Board-level brand owners want to learn how to use the new-media complex as effectively and consistently as the erstwhile TV spots we see squeezed so badly onto YouTube. A more mature mindset and vocabulary of shareholder value and marketing effectiveness are required. It also takes deeper knowledge of what brands stand for and how to make them famous.

As I write this, there is a nostalgia for 1955 in the air. Interest rates are at their lowest point since that year. Back then, the permanently interruptive technology of television proved just as disruptive to the genteel world of bookish advertising copy as broadband is today. A new breed of agency evolved, with the cinema craft and housewife insight turned to make the ‘microfilms’ that put brands on the map.

In a rather more compressed fashion, this is happening again in the interactive world. Experienced skills remain in short supply, and all the traditional agencies have swiftly re-invented themselves with either a digital ghetto or digital go-to guy. The agency construct is shifting again.

Complexity is the new simplicity
We now live firmly in a world of multi-channel integration. Doing this at all, let alone well, takes some doing. Marketers need to understand techniques encompassing a wider range than ever. Affiliate, search, email, display, social media, online PR and mobile are just a few monsters on the charts.

There are intricacies, specific language, nuance, metrics, values and relevancy to each discipline. Adam Smith’s division-of-labour theory holds. Increased specialisation makes it tough to find one person or organisation that can actually understand it all, and also give sound advice that is agenda free.

There is hope in the emerging forms of planning.
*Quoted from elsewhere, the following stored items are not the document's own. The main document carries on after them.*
Context: an optimization exercise on an open-source flow, tuned for small area and a short achievable clock period. The choices shown serve that exercise and are no tape-out recipe. Only simulation tests tie the RTL to the original design; equivalence was not proved. No activity file was given, so power comes from the tool's default toggle rates.

<file path="config.mk">
export PLATFORM = sky130hd
export DESIGN_NAME = decodeStage
export DESIGN_NICKNAME = decodeStage
export VERILOG_FILES = /design/flow/design.v
export SDC_FILE = /design/flow/constraint.sdc
export NUM_CORES = 4
export LEC_CHECK = 0
export CAP_MARGIN = 5
export CORE_MARGIN = 2
export CORE_UTILIZATION = 45
export SETUP_SLACK_MARGIN = 0.3
export SLEW_MARGIN = 5
export SYNTH_HIERARCHICAL = 1
</file>
<file path="constraint.sdc">
create_clock -name core_clock -period 8.0 [get_ports {CLK}]
set_input_delay 1.6000 -clock core_clock [delete_from_list [all_inputs] [get_ports {CLK}]]
set_output_delay 1.6000 -clock core_clock [all_outputs]
set_load 0.01 [all_outputs]
</file>
Background: an optimization exercise with open tools, aiming at small area, a short achievable clock period and few clock cycles per item. Do not read the settings as production practice. The RTL was checked by simulation tests, not by an equivalence proof against the original design. Power and IR drop assume default switching activity.

--- flow/run.sh ---
#!/bin/bash
# synth_recipe.tcl (not shown) runs the flow's synth.tcl, then flattens the netlist and writes it again
# the make line also repeats each setting of config.mk as NAME=value (left out here)
make -C /OpenROAD-flow-scripts/flow DESIGN_CONFIG=/design/flow/config.mk WORK_HOME=/design/flow/orfs CLKGATE_MAP_FILE= SYNTH_SCRIPT=/design/flow/synth_recipe.tcl finish
--- flow/config.mk ---
export PLATFORM = sky130hd
export DESIGN_NAME = diff_drive_odometry_unit
export DESIGN_NICKNAME = diff_drive_odometry_unit
export VERILOG_FILES = /design/flow/design.v
export SDC_FILE = /design/flow/constraint.sdc
export NUM_CORES = 4
export LEC_CHECK = 0
export CAP_MARGIN = 20
export CORE_MARGIN = 2
export CORE_UTILIZATION = 40
export PLACE_DENSITY = 0.6
export SLEW_MARGIN = 20
--- flow/constraint.sdc ---
create_clock -name core_clock -period 11.0 [get_ports {clock}]
set_input_delay 2.2000 -clock core_clock [delete_from_list [all_inputs] [get_ports {clock}]]
set_output_delay 2.2000 -clock core_clock [all_outputs]
set_load 0.01 [all_outputs]
--- flow/design.v ---
`timescale 1ns / 1ps
package ddo_pkg;
   localparam int COUNT_BITS   = 24;
   localparam int SUM_BITS     = COUNT_BITS + 1;
   localparam int MPT_BITS     = 24;
   localparam int POS_BITS     = 32;
   localparam int HEADING_BITS = 7;
   localparam int CMD_BITS     = 2;
   localparam logic [MPT_BITS-1:0] MPT_RESET = MPT_BITS'(64281);
   localparam int DIST_BITS  = 40;    
   localparam int CHUNK_BITS = 8;     
   localparam int MSUM_BITS  = DIST_BITS + CHUNK_BITS;
   localparam logic ACTION_SAMPLE  = 1'b0;
   localparam logic ACTION_COMMAND = 1'b1;
   localparam logic [CMD_BITS-1:0] CMD_FORWARD = 2'd0;
   localparam logic [CMD_BITS-1:0] CMD_LEFT    = 2'd1;
   localparam logic [CMD_BITS-1:0] CMD_RIGHT   = 2'd2;
   localparam logic [CMD_BITS-1:0] CMD_STOP    = 2'd3;
   localparam logic [1:0] PEND_NONE = 2'd0;
   localparam logic [1:0] PEND_MOVE = 2'd1;
   localparam logic [1:0] PEND_TURN = 2'd2;
endpackage
`timescale 1ns / 1ps
import ddo_pkg::*;
module diff_drive_odometry_unit (
   input  logic                                    clock,
   input  logic                                    reset,
   input  logic                                    req_valid,
   output logic                                    req_ready,
   input  logic                                    req_action,
   input  logic [ddo_pkg::COUNT_BITS-1:0]          req_left_count,
   input  logic [ddo_pkg::COUNT_BITS-1:0]          req_right_count,
   input  logic [ddo_pkg::CMD_BITS-1:0]            req_command,
   output logic                                    rsp_valid,
   input  logic                                    rsp_ready,
   output logic signed [ddo_pkg::POS_BITS-1:0]     rsp_pos_x,
   output logic signed [ddo_pkg::POS_BITS-1:0]     rsp_pos_y,
   output logic        [ddo_pkg::HEADING_BITS-1:0] rsp_heading,
   output logic                                    rsp_updated,
   input  logic                                    csr_valid,
   output logic                                    csr_ready,
   input  logic [ddo_pkg::MPT_BITS-1:0]            csr_metres_per_tick
);
   localparam int DL_LEN = 8;             
   localparam int ENT    = 3 + HEADING_BITS;    
   localparam logic [3:0] MU_IDLE = 4'd0;
   localparam logic [3:0] MU_A0   = 4'd1;    
   localparam logic [3:0] MU_A1   = 4'd2;    
   localparam logic [3:0] MU_A2   = 4'd3;    
   localparam logic [3:0] MU_X0   = 4'd4;    
   localparam logic [3:0] MU_X1   = 4'd5;    
   localparam logic [3:0] MU_Y0   = 4'd6;    
   localparam logic [3:0] MU_Y1   = 4'd7;    
   localparam logic [3:0] MU_DONE = 4'd8;
   logic                      s0_v;
   logic                      s0_act;
   logic [CMD_BITS-1:0]       s0_cmd;
   logic [SUM_BITS-1:0]       s0_cur;
   logic [MPT_BITS-1:0]       mpt_ff;
   logic [CMD_BITS-1:0]       mode_ff;
   logic [1:0]                pend_ff;
   logic [SUM_BITS-1:0]       prev_ff;
   logic [HEADING_BITS-1:0]   arc_ff;
   logic [HEADING_BITS-1:0]   h_ff;
   logic [DL_LEN-1:0][ENT-1:0] dl_ff;
   logic [ENT-1:0]            skid_ff;
   logic                      out_v_ff;
   logic [HEADING_BITS-1:0]   out_h_ff;
   logic                      out_u_ff;
   logic signed [POS_BITS-1:0] x_ff;
   logic signed [POS_BITS-1:0] y_ff;
   logic [3:0]                mu_ph;
   logic [DIST_BITS-1:0]      mc_ff;      
   logic [CHUNK_BITS-1:0]     ch_ff;      
   logic [DIST_BITS-1:0]      acc_ff;
   logic [6:0]                sv_ff;      
   logic [POS_BITS:0]         sx_ff;      
   logic                      dneg_ff;
   logic [HEADING_BITS-1:0]   mh_ff;
   assign csr_ready   = 1'b1;
   assign rsp_valid   = out_v_ff;
   assign rsp_pos_x   = x_ff;
   assign rsp_pos_y   = y_ff;
   assign rsp_heading = out_h_ff;
   assign rsp_updated = out_u_ff;
   logic [ENT-1:0] last;
   logic           last_v, last_mv;
   logic           mu_done, mu_busy;
   logic           adv;         
   logic           s1_move;     
   logic           fire1;       
   logic           out_free;
   assign last     = dl_ff[DL_LEN-1];
   assign last_v   = last[ENT-1];
   assign last_mv  = last[ENT-2];
   assign mu_done  = (mu_ph == MU_DONE);
   assign mu_busy  = (mu_ph != MU_IDLE);
   assign adv      = !skid_ff[ENT-1] && !(last_v && last_mv && !mu_done);
   assign s1_move  = (s0_act == ACTION_SAMPLE) && (mode_ff == CMD_STOP) && (pend_ff == PEND_MOVE);
   assign fire1    = adv && s0_v && !(s1_move && mu_busy);
   assign req_ready = !s0_v || fire1;
   assign out_free = !out_v_ff || rsp_ready;
   logic [SUM_BITS-1:0]     d, nd, dabs;
   logic [7:0]              arc_t;
   logic [HEADING_BITS-1:0] arc_r;
   always_comb begin
      d     = s0_cur - prev_ff;
      nd    = prev_ff - s0_cur;
      dabs  = d[SUM_BITS-1] ? nd : d;
      arc_t = d[7:0] + {7'd0, d[SUM_BITS-1]};
      arc_r = arc_t[7:1];
   end
   logic                    ty_sel;
   logic [HEADING_BITS-1:0] t_idx;
   logic [5:0]              t_r, t_m;
   logic [15:0]             t_mag;
   always_comb begin
      ty_sel = (mu_ph == MU_X1) || (mu_ph == MU_Y0);
      t_idx  = ty_sel ? (mh_ff + 7'd32) : mh_ff;
      t_r    = {1'b0, t_idx[4:0]};
      t_m    = t_idx[5] ? (6'd32 - t_r) : t_r;
      case (t_m)
         6'd1:    t_mag = 16'd3216;
         6'd2:    t_mag = 16'd6424;
         6'd3:    t_mag = 16'd9616;
         6'd4:    t_mag = 16'd12785;
         6'd5:    t_mag = 16'd15924;
         6'd6:    t_mag = 16'd19024;
         6'd7:    t_mag = 16'd22078;
         6'd8:    t_mag = 16'd25080;
         6'd9:    t_mag = 16'd28020;
         6'd10:   t_mag = 16'd30893;
         6'd11:   t_mag = 16'd33692;
         6'd12:   t_mag = 16'd36410;
         6'd13:   t_mag = 16'd39040;
         6'd14:   t_mag = 16'd41576;
         6'd15:   t_mag = 16'd44011;
         6'd16:   t_mag = 16'd46341;
         6'd17:   t_mag = 16'd48559;
         6'd18:   t_mag = 16'd50660;
         6'd19:   t_mag = 16'd52639;
         6'd20:   t_mag = 16'd54491;
         6'd21:   t_mag = 16'd56212;
         6'd22:   t_mag = 16'd57798;
         6'd23:   t_mag = 16'd59244;
         6'd24:   t_mag = 16'd60547;
         6'd25:   t_mag = 16'd61705;
         6'd26:   t_mag = 16'd62714;
         6'd27:   t_mag = 16'd63572;
         6'd28:   t_mag = 16'd64277;
         6'd29:   t_mag = 16'd64827;
         6'd30:   t_mag = 16'd65221;
         6'd31:   t_mag = 16'd65457;
         default: t_mag = 16'd0;       
      endcase
   end
   logic [MSUM_BITS-1:0] msum;
   logic [DIST_BITS-1:0] mshift;
   logic                 spx, spy;      
   always_comb begin
      msum   = {{CHUNK_BITS{1'b0}}, acc_ff} + mc_ff * ch_ff;
      mshift = msum[MSUM_BITS-1:CHUNK_BITS];
      spx    = (mh_ff[5:0] == 6'd32);
      spy    = (mh_ff[5:0] == 6'd0);
   end
   function automatic logic signed [POS_BITS-1:0] sat_add(input logic signed [POS_BITS-1:0] p,
                                                          input logic [POS_BITS:0] st,
                                                          input logic neg);
      logic [POS_BITS+1:0] w, s;
      w = {{2{p[POS_BITS-1]}}, p};
      s = neg ? (w - {2'b00, st[POS_BITS-1:0]}) : (w + {2'b00, st[POS_BITS-1:0]});
      if (st[POS_BITS] || (s[POS_BITS+1:POS_BITS-1] != 3'b000 && s[POS_BITS+1:POS_BITS-1] != 3'b111))
         sat_add = neg ? {1'b1, {(POS_BITS-1){1'b0}}} : {1'b0, {(POS_BITS-1){1'b1}}};
      else
         sat_add = s[POS_BITS-1:0];
   endfunction
   logic              negx, negy;
   logic [POS_BITS:0] sy;
   assign negx = dneg_ff ^ mh_ff[6];
   assign negy = dneg_ff ^ mh_ff[6] ^ mh_ff[5];
   assign sy   = {(|acc_ff[DIST_BITS-1:POS_BITS]), acc_ff[POS_BITS-1:0]};
   logic [ENT-1:0] s1_ent;
   logic [ENT-1:0] take;        
   logic           take_v;
   logic           mu_launch;
   logic [HEADING_BITS-1:0] h_next;
   logic                    s1_turn;
   always_comb begin
      s1_turn = (s0_act == ACTION_SAMPLE) && (mode_ff == CMD_STOP) && (pend_ff == PEND_TURN);
      h_next  = (pend_ff == PEND_TURN) ? (h_ff + arc_ff) : h_ff;
      s1_ent  = {fire1, s1_move, s1_move || s1_turn, s1_turn ? (h_ff + arc_ff) : h_ff};
   end
   always_comb begin
      take   = skid_ff[ENT-1] ? skid_ff : last;
      take_v = skid_ff[ENT-1] || (adv && last_v);
   end
   always_ff @(posedge clock) begin
      if (reset) begin
         s0_v     <= 1'b0;
         mpt_ff   <= MPT_RESET;
         mode_ff  <= CMD_STOP;
         pend_ff  <= PEND_NONE;
         prev_ff  <= '0;
         arc_ff   <= '0;
         h_ff     <= '0;
         dl_ff    <= '0;
         skid_ff  <= '0;
         out_v_ff <= 1'b0;
         x_ff     <= '0;
         y_ff     <= '0;
         mu_ph    <= MU_IDLE;
      end else begin
         if (csr_valid) mpt_ff <= csr_metres_per_tick;
         if (req_ready) begin
            s0_v <= req_valid;
            if (req_valid) begin
               s0_act <= req_action;
               s0_cmd <= req_command;
               s0_cur <= {1'b0, req_left_count} + {1'b0, req_right_count};
            end
         end
         if (adv) begin
            if (fire1) begin
               if (s0_act == ACTION_COMMAND) begin
                  mode_ff <= s0_cmd;
               end else begin
                  unique case (mode_ff)
                     CMD_RIGHT: begin
                        arc_ff  <= arc_r;
                        pend_ff <= PEND_TURN;
                     end
                     CMD_LEFT: begin
                        arc_ff  <= 7'd0 - arc_r;
                        pend_ff <= PEND_TURN;
                     end
                     CMD_FORWARD: begin
                        pend_ff <= PEND_MOVE;
                     end
                     default: begin
                        if (pend_ff != PEND_NONE) begin
                           pend_ff <= PEND_NONE;
                           prev_ff <= s0_cur;
                           h_ff    <= h_next;
                        end
                     end
                  endcase
               end
            end
            dl_ff <= {dl_ff[DL_LEN-2:0], s1_ent};
         end
         if (out_free) begin
            out_v_ff <= take_v;
            if (take_v) begin
               out_h_ff <= take[HEADING_BITS-1:0];
               out_u_ff <= take[ENT-3];
               if (take[ENT-2]) begin
                  x_ff <= sat_add(x_ff, sx_ff, negx);
                  y_ff <= sat_add(y_ff, sy, negy);
               end
            end
            skid_ff <= '0;
         end else if (adv && last_v) begin
            skid_ff <= last;
         end
         unique case (mu_ph)
            MU_IDLE: if (fire1 && s1_move) mu_ph <= MU_A0;
            MU_A0:   mu_ph <= MU_A1;
            MU_A1:   mu_ph <= MU_A2;
            MU_A2:   mu_ph <= MU_X0;
            MU_X0:   mu_ph <= MU_X1;
            MU_X1:   mu_ph <= MU_Y0;
            MU_Y0:   mu_ph <= MU_Y1;
            MU_Y1:   mu_ph <= MU_DONE;
            MU_DONE: if (out_free && take_v && take[ENT-2]) mu_ph <= MU_IDLE;
            default: mu_ph <= MU_IDLE;
         endcase
      end
   end
   assign mu_launch = (mu_ph == MU_IDLE) && fire1 && s1_move;
   always_ff @(posedge clock) begin
      if (mu_launch) begin
         mc_ff   <= DIST_BITS'(dabs);
         acc_ff  <= '0;
         ch_ff   <= mpt_ff[7:0];
         dneg_ff <= d[SUM_BITS-1];
         mh_ff   <= h_ff;
      end
      unique case (mu_ph)
         MU_A0: begin
            acc_ff <= mshift;
            ch_ff  <= mpt_ff[15:8];
         end
         MU_A1: begin
            acc_ff <= mshift;
            sv_ff  <= msum[7:1];
            ch_ff  <= mpt_ff[23:16];
         end
         MU_A2: begin
            mc_ff  <= {msum[32:0], sv_ff};
            acc_ff <= DIST_BITS'(32768);
            ch_ff  <= t_mag[7:0];
         end
         MU_X0: begin
            acc_ff <= mshift;
            ch_ff  <= t_mag[15:8];
         end
         MU_X1: begin
            sx_ff  <= spx ? {(|mc_ff[DIST_BITS-1:POS_BITS]), mc_ff[POS_BITS-1:0]}
                          : {(|mshift[DIST_BITS-1:POS_BITS]), mshift[POS_BITS-1:0]};
            acc_ff <= DIST_BITS'(32768);
            ch_ff  <= t_mag[7:0];
         end
         MU_Y0: begin
            acc_ff <= mshift;
            ch_ff  <= t_mag[15:8];
         end
         MU_Y1: begin
            acc_ff <= spy ? mc_ff : mshift;
         end
         default: ;
      endcase
   end
endmodule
Today we have to blend consumer insight, campaign strategy, channel mix, user experience, usability, information design and analytics into one.
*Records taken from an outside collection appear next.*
What follows belongs to an exercise in optimizing a design on an open flow for small area; a production flow would make more cautious choices.
At most, simulation tests tie the RTL to the original design; equivalence was not proved.
Power is estimated from default activity; no workload was simulated. The flow treats the clock pin as an ideal source, which a real chip does not have.

==> module euc_ctrl_monitor, before the edit <==
module euc_ctrl_monitor #(
    parameter int NUM_CH  = 6,
    parameter int CNT_W   = 16,
    parameter int TIMEOUT = 1024,
    localparam int SEL_W  = (NUM_CH > 1) ? $clog2(NUM_CH) : 1
) (
    input  logic              clock,
    input  logic              reset,
    input  logic [NUM_CH-1:0] ap_start,
    input  logic [NUM_CH-1:0] ap_ready,
    input  logic [NUM_CH-1:0] ap_done,
    input  logic [NUM_CH-1:0] ap_continue,
    input  logic              finish,
    input  logic              rd_req,
    input  logic [SEL_W-1:0]  rd_sel,
    output logic              rd_valid,
    output logic [CNT_W-1:0]  rd_start_cnt,
    output logic [CNT_W-1:0]  rd_done_cnt,
    output logic [CNT_W-1:0]  rd_last_lat,
    output logic [CNT_W-1:0]  rd_max_lat,
    output logic [CNT_W-1:0]  rd_stall_cnt,
    output logic [5:0]        rd_status,
    output logic              all_idle
);
    localparam int CMP_W = (CNT_W > 32) ? CNT_W : 32;
    localparam logic [CMP_W-1:0] TMO_LIM = CMP_W'(TIMEOUT);
    logic [NUM_CH-1:0] busy_q, hold_q;
    logic [CNT_W-1:0]  lat_q   [NUM_CH];
    logic [CNT_W-1:0]  start_q [NUM_CH];
    logic [CNT_W-1:0]  done_q  [NUM_CH];
    logic [CNT_W-1:0]  last_q  [NUM_CH];
    logic [CNT_W-1:0]  max_q   [NUM_CH];
    logic [CNT_W-1:0]  stall_q [NUM_CH];
    logic [NUM_CH-1:0] err_q, tmo_q, gt_q;
    logic [NUM_CH-1:0] rec_q;       
    logic              frozen_q;
    logic              rd_valid_q;
    logic [NUM_CH-1:0] rd_hit;      
    function automatic logic [CNT_W-1:0] sat_inc_en(input logic [CNT_W-1:0] v, input logic en);
        logic c;
        c = en & ~(&v);
        for (int b = 0; b < CNT_W; b++) begin
            sat_inc_en[b] = v[b] ^ c;
            c = v[b] & c;
        end
    endfunction
    for (genvar i = 0; i < NUM_CH; i++) begin : g_ch
        logic acc, dn, ct, idle, act, run;
        assign acc  = ap_start[i] & ap_ready[i];
        assign dn   = ap_done[i];
        assign ct   = ap_continue[i];
        assign idle = ~busy_q[i] & ~hold_q[i];
        assign act  = busy_q[i] | (idle & acc);    
        assign run  = ~frozen_q;
        logic inc_start, inc_done, inc_stall, ld_last, ld_max;
        assign inc_start = run & acc;
        assign inc_done  = run & ct & ((act & dn) | hold_q[i]);
        assign inc_stall = run & hold_q[i] & ~ct;
        assign ld_last   = run & act & dn;
        assign ld_max    = run & busy_q[i] & dn & gt_q[i];
        always_ff @(posedge clock) begin
            lat_q[i] <= busy_q[i] ? sat_inc_en(lat_q[i], 1'b1) : CNT_W'(1);
            last_q[i] <= (last_q[i] & {CNT_W{~ld_last}}) | (lat_q[i] & {CNT_W{ld_last & busy_q[i]}});
            if (ld_max) max_q[i] <= lat_q[i];
            gt_q[i]  <= busy_q[i] ? (gt_q[i] | (lat_q[i] == max_q[i])) : ~rec_q[i];
        end
        always_ff @(posedge clock or posedge reset) begin
            if (reset) begin
                busy_q[i]  <= 1'b0;
                hold_q[i]  <= 1'b0;
                start_q[i] <= '0;
                done_q[i]  <= '0;
                rec_q[i]   <= 1'b0;
                stall_q[i] <= '0;
                err_q[i]   <= 1'b0;
                tmo_q[i]   <= 1'b0;
            end else begin
                start_q[i] <= sat_inc_en(start_q[i], inc_start);
                done_q[i]  <= sat_inc_en(done_q[i], inc_done);
                stall_q[i] <= sat_inc_en(stall_q[i], inc_stall);
                rec_q[i]   <= rec_q[i] | (run & busy_q[i] & dn);
                err_q[i] <= err_q[i] | (run & idle & ~acc & dn);
                tmo_q[i] <= tmo_q[i] | (run & busy_q[i] & (CMP_W'(lat_q[i]) >= TMO_LIM));
                busy_q[i] <= run ? (act & ~dn) : busy_q[i];
                hold_q[i] <= run ? ((act & dn & ~ct) | (hold_q[i] & ~ct)) : hold_q[i];
            end
        end
    end
    always_ff @(posedge clock or posedge reset) begin
        if (reset) begin
            frozen_q   <= 1'b0;
            rd_valid_q <= 1'b0;
        end else begin
            frozen_q   <= frozen_q | finish;
            rd_valid_q <= rd_req;
        end
    end
    always_ff @(posedge clock) begin
        for (int unsigned i = 0; i < NUM_CH; i++) rd_hit[i] <= (rd_sel == SEL_W'(i));
    end
    always_comb begin
        rd_start_cnt = '0;
        rd_done_cnt  = '0;
        rd_last_lat  = '0;
        rd_max_lat   = '0;
        rd_stall_cnt = '0;
        rd_status    = {~|rd_hit, frozen_q, 4'b0};
        for (int unsigned i = 0; i < NUM_CH; i++) begin
            rd_start_cnt = rd_start_cnt | ({CNT_W{rd_hit[i]}} & start_q[i]);
            rd_done_cnt  = rd_done_cnt  | ({CNT_W{rd_hit[i]}} & done_q[i]);
            rd_last_lat  = rd_last_lat  | ({CNT_W{rd_hit[i] & rec_q[i]}} & last_q[i]);
            rd_max_lat   = rd_max_lat   | ({CNT_W{rd_hit[i] & rec_q[i]}} & max_q[i]);
            rd_stall_cnt = rd_stall_cnt | ({CNT_W{rd_hit[i]}} & stall_q[i]);
            rd_status    = rd_status    | ({6{rd_hit[i]}} & {2'b0, err_q[i], tmo_q[i], hold_q[i], busy_q[i]});
        end
    end
    assign rd_valid = rd_valid_q;
    assign all_idle = ~|(busy_q | hold_q);
endmodule
Settings: LEC_CHECK=0, CAP_MARGIN=10, CORE_MARGIN=2, CORE_UTILIZATION=60, SLEW_MARGIN=10; clock period 5.0 ns.
standard.sh (not shown) runs the stock make flow with config.mk's settings and CLKGATE_MAP_FILE= SYNTH_SCRIPT=/design/flow/synth_recipe.tcl, a recipe that flattens the netlist after the stock synthesis.
==> flow/flow/run.sh <==
#!/bin/bash
# Layout flow: the standard ORFS flow (standard.sh), built with three
# changes to how the layout is made:
#  1. Synthesis is the standard synthesis script with ABC's mapping script
#     replaced by the area-oriented flow/area.abc (flow/synth_area.tcl). The
#     registers are those of the standard synthesis; the standard synthesis is
#     also run on its own (into std/) so that flow/regnames.py can give every
#     register the instance name the standard synthesis gave it. If that
#     pairing fails, the flow falls back to the standard synthesis.
#  2. Port buffers use the smallest buffer cell (buf_1).
#  3. The clock tree uses larger sink clusters, one buffer type and no dummy
#     loads.
# Logs: std_synth.log, area_synth.log, regnames.log and flow.log here, and
# each ORFS step's own log under orfs/logs and std/logs.
set -euo pipefail
here=$(pwd)
res="$here/orfs/results/sky130hd/euc_ctrl_monitor/base"
export BUFFER_PORTS_ARGS="-buffer_cell sky130_fd_sc_hd__buf_1"
export CTS_ARGS="-sink_clustering_enable -repair_clock_nets -sink_clustering_size 30 -sink_clustering_max_diameter 200 -buf_list sky130_fd_sc_hd__clkbuf_16 -root_buf sky130_fd_sc_hd__clkbuf_8 -tree_buf sky130_fd_sc_hd__clkbuf_8 -dont_use_dummy_load"
export AREA_ABC_SCRIPT="$here/flow/area.abc"

bash standard.sh WORK_HOME="$here/std" synth > std_synth.log 2>&1
synth=(SYNTH_SCRIPT="$here/flow/synth_area.tcl")
if bash standard.sh "${synth[@]}" "$res/1_2_yosys.v" > area_synth.log 2>&1 &&
   python3 flow/regnames.py "$here/std/results/sky130hd/euc_ctrl_monitor/base/1_2_yosys.v" "$res/1_2_yosys.v" > regnames.log 2>&1; then
  echo "area synthesis used" >> regnames.log
else
  echo "falling back to the standard synthesis" >> regnames.log
  rm -rf "$here/orfs"
  synth=()
fi
bash standard.sh "${synth[@]}" finish > flow.log 2>&1
Other scripts of this flow, unchanged in this note and not shown: flow/flow/area.abc, flow/flow/regnames.py, flow/flow/synth_area.tcl
==> next run, changes <==
--- a/flow/design.v
+++ b/flow/design.v
@@ -35,7 +35,8 @@
     logic [NUM_CH-1:0] rec_q;       
     logic              frozen_q;
     logic              rd_valid_q;
-    logic [NUM_CH-1:0] rd_hit;      
+    logic [SEL_W-1:0]  rd_sel_q;    
+    logic [NUM_CH-1:0] rd_hit;
     function automatic logic [CNT_W-1:0] sat_inc_en(input logic [CNT_W-1:0] v, input logic en);
         logic c;
         c = en & ~(&v);
@@ -96,7 +97,10 @@
         end
     end
     always_ff @(posedge clock) begin
-        for (int unsigned i = 0; i < NUM_CH; i++) rd_hit[i] <= (rd_sel == SEL_W'(i));
+        rd_sel_q <= rd_sel;
+    end
+    always_comb begin
+        for (int unsigned i = 0; i < NUM_CH; i++) rd_hit[i] = (rd_sel_q == SEL_W'(i));
     end
     always_comb begin
         rd_start_cnt = '0;
Result: Worst setup slack gains 0.0096 ns. Register-to-register slack hardly moves. Design area is about the same. Non-clock buffer count goes down by 3. Sequential cell count goes down by 3. Power goes down slightly. Via count goes up slightly. Die area stays flat. Routed wire length goes up slightly. Maximum frequency hardly moves. Hold slack loses 0.021 ns. Clock power is about the same. Count of clock-buffer cells in the layout does not change.
For the first run of this note, only the layout was checked, not whether the RTL still works.

what the ideal ports hide:
No port has a modelled driver above. Below, the same layouts with a new extraction and two added sets of constraints.
Step 1, drivers: a clkbuf_16 drives clock and a buf_2 each remaining input, both assumed.
Step 2 also shifts input and output timing later by t, the mid clock arrival at the registers, as if the neighbouring blocks saw the same clock.
a / b / c = no drivers / after step 1 / after step 2; a / b = the first two.
run	t (ns)	setup slack, ns	hold slack, ns	worst setup path at the end	cell pins on the clock port's net
the first run	0.736	0.526 / 0.526 / 0.264	0.401 / 0.372 / 0.478	input to register	1
the second run	0.743	0.536 / 0.536 / 0.334	0.380 / 0.344 / 0.474	input to register	1
After both steps every run listed still meets setup and hold. For the first run, which loses most, drivers alone change the setup slack by 0.000 ns; drivers and shift together by -0.262 ns.
Background: an optimization exercise with open tools, aiming at small area and a short achievable clock period. Do not read the settings as production practice. RTL that was checked went through simulation tests only; none was proved equivalent to the original.

==> flow/design.v (excerpt) <==
module inv_sqrt_unit #(
	parameter logic [9:0] PIPE = 10'b1111111111
) (
	input  logic clk,
	input  logic reset,
	input  logic in_valid,
	input  fp_pkg::int_t in_value,
	output logic out_valid,
	output fp_pkg::fp_t  out_fp,
	output fp_pkg::int_t out_fixed
);
export LEC_CHECK = 0
export CAP_MARGIN = 0
export CORE_MARGIN = 2
export CORE_UTILIZATION = 40
export CTS_CLUSTER_DIAMETER = 100
export CTS_CLUSTER_SIZE = 30
export SLEW_MARGIN = 0
export SYNTH_HIERARCHICAL = 1
export SYNTH_MINIMUM_KEEP_SIZE = 0
create_clock -name core_clock -period 9.5 [get_ports {clk}]
standard.sh (not shown) runs the stock make flow with config.mk's settings and CLKGATE_MAP_FILE= SYNTH_SCRIPT=/design/flow/synth_recipe.tcl, a recipe that flattens the netlist after the stock synthesis.
==> flow/flow/run.sh <==
#!/bin/bash
set -euo pipefail
export SETUP_SLACK_MARGIN=6.3
bash standard.sh > standard.log 2>&1
The first run completed without violations.
==> next run, changes <==
- CAP_MARGIN: 0 -> 20
- CORE_UTILIZATION: 40 -> 55
- CTS_CLUSTER_DIAMETER: 100 -> not set
- CTS_CLUSTER_SIZE: 30 -> not set
- SLEW_MARGIN: 0 -> 20
Wire length stays flat.
Clock-buffer cell count rises by 43.
First-iteration DRC count falls by 21%.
These new ‘superplanners’ compete with the brand-planning skills set that tends to live in the older creative agencies which simply don’t have to deal with as much complexity. But the shortage of common currency remains the biggest challenge in deciding what brands should do.

Brands don’t grow bigger by being measured
The recent IPA Touchpoints study shows up interesting inefficiencies brought about by the conflict between accountability and effectiveness. Effectiveness should be about doing the right thing. Accountability can be being seen to be apparently doing the right thing.

More than anyone, I admire efforts of bringing accountability to centre stage. It’s not easy. Having developed pretty cool ‘black-box’ measurement for clients, there is always a risk that we start out with the aim of making the important measurable, and end up making only the measurable important.

We shouldn’t fall foul of Macnamara’s fallacy, so called after the US Defense Secretary’s obsession with numerical reference points, (‘enemy body counts’), led to disbelief in information that had no numbers attached (‘the enemy aren’t giving up, Sir’).

More data should help us improve levels of consumer engagement. Clever and digitally savvy individuals can help unpick the evolving landscape in the context of the brand’s actual business situation. We have to read the signs to take the brand to a brighter place. Most of all, brands still need help in capturing the imagination of the consumer. To do this, they require the best people with the best ideas.

NostalgiaThe market for something to believe in is endless
If only consumers knew how good X minutes a month at the discount of Y with Z texts thrown in is, they’d be bound to pop into stores to sign up. The problem is, when consumers don’t feel right about the brand, the deals don’t matter. For example, HD TV is truly disruptive technology. Once you have HD there is no turning back. It makes sense of the big flat screen TV bought last year, however, most people don’t know that, so asking people to take on an HD subscription only works when there is a dramatic emotional connection with Sky HD, as well as a detailed explanation online.

Neuroscience tells us that the emotional side of the brain has a lot more to do with decision making than previously thought. An emotion-led brief leads to highly original creative and far higher levels of engagement and effectiveness. I love being in an interactive world. Don’t you?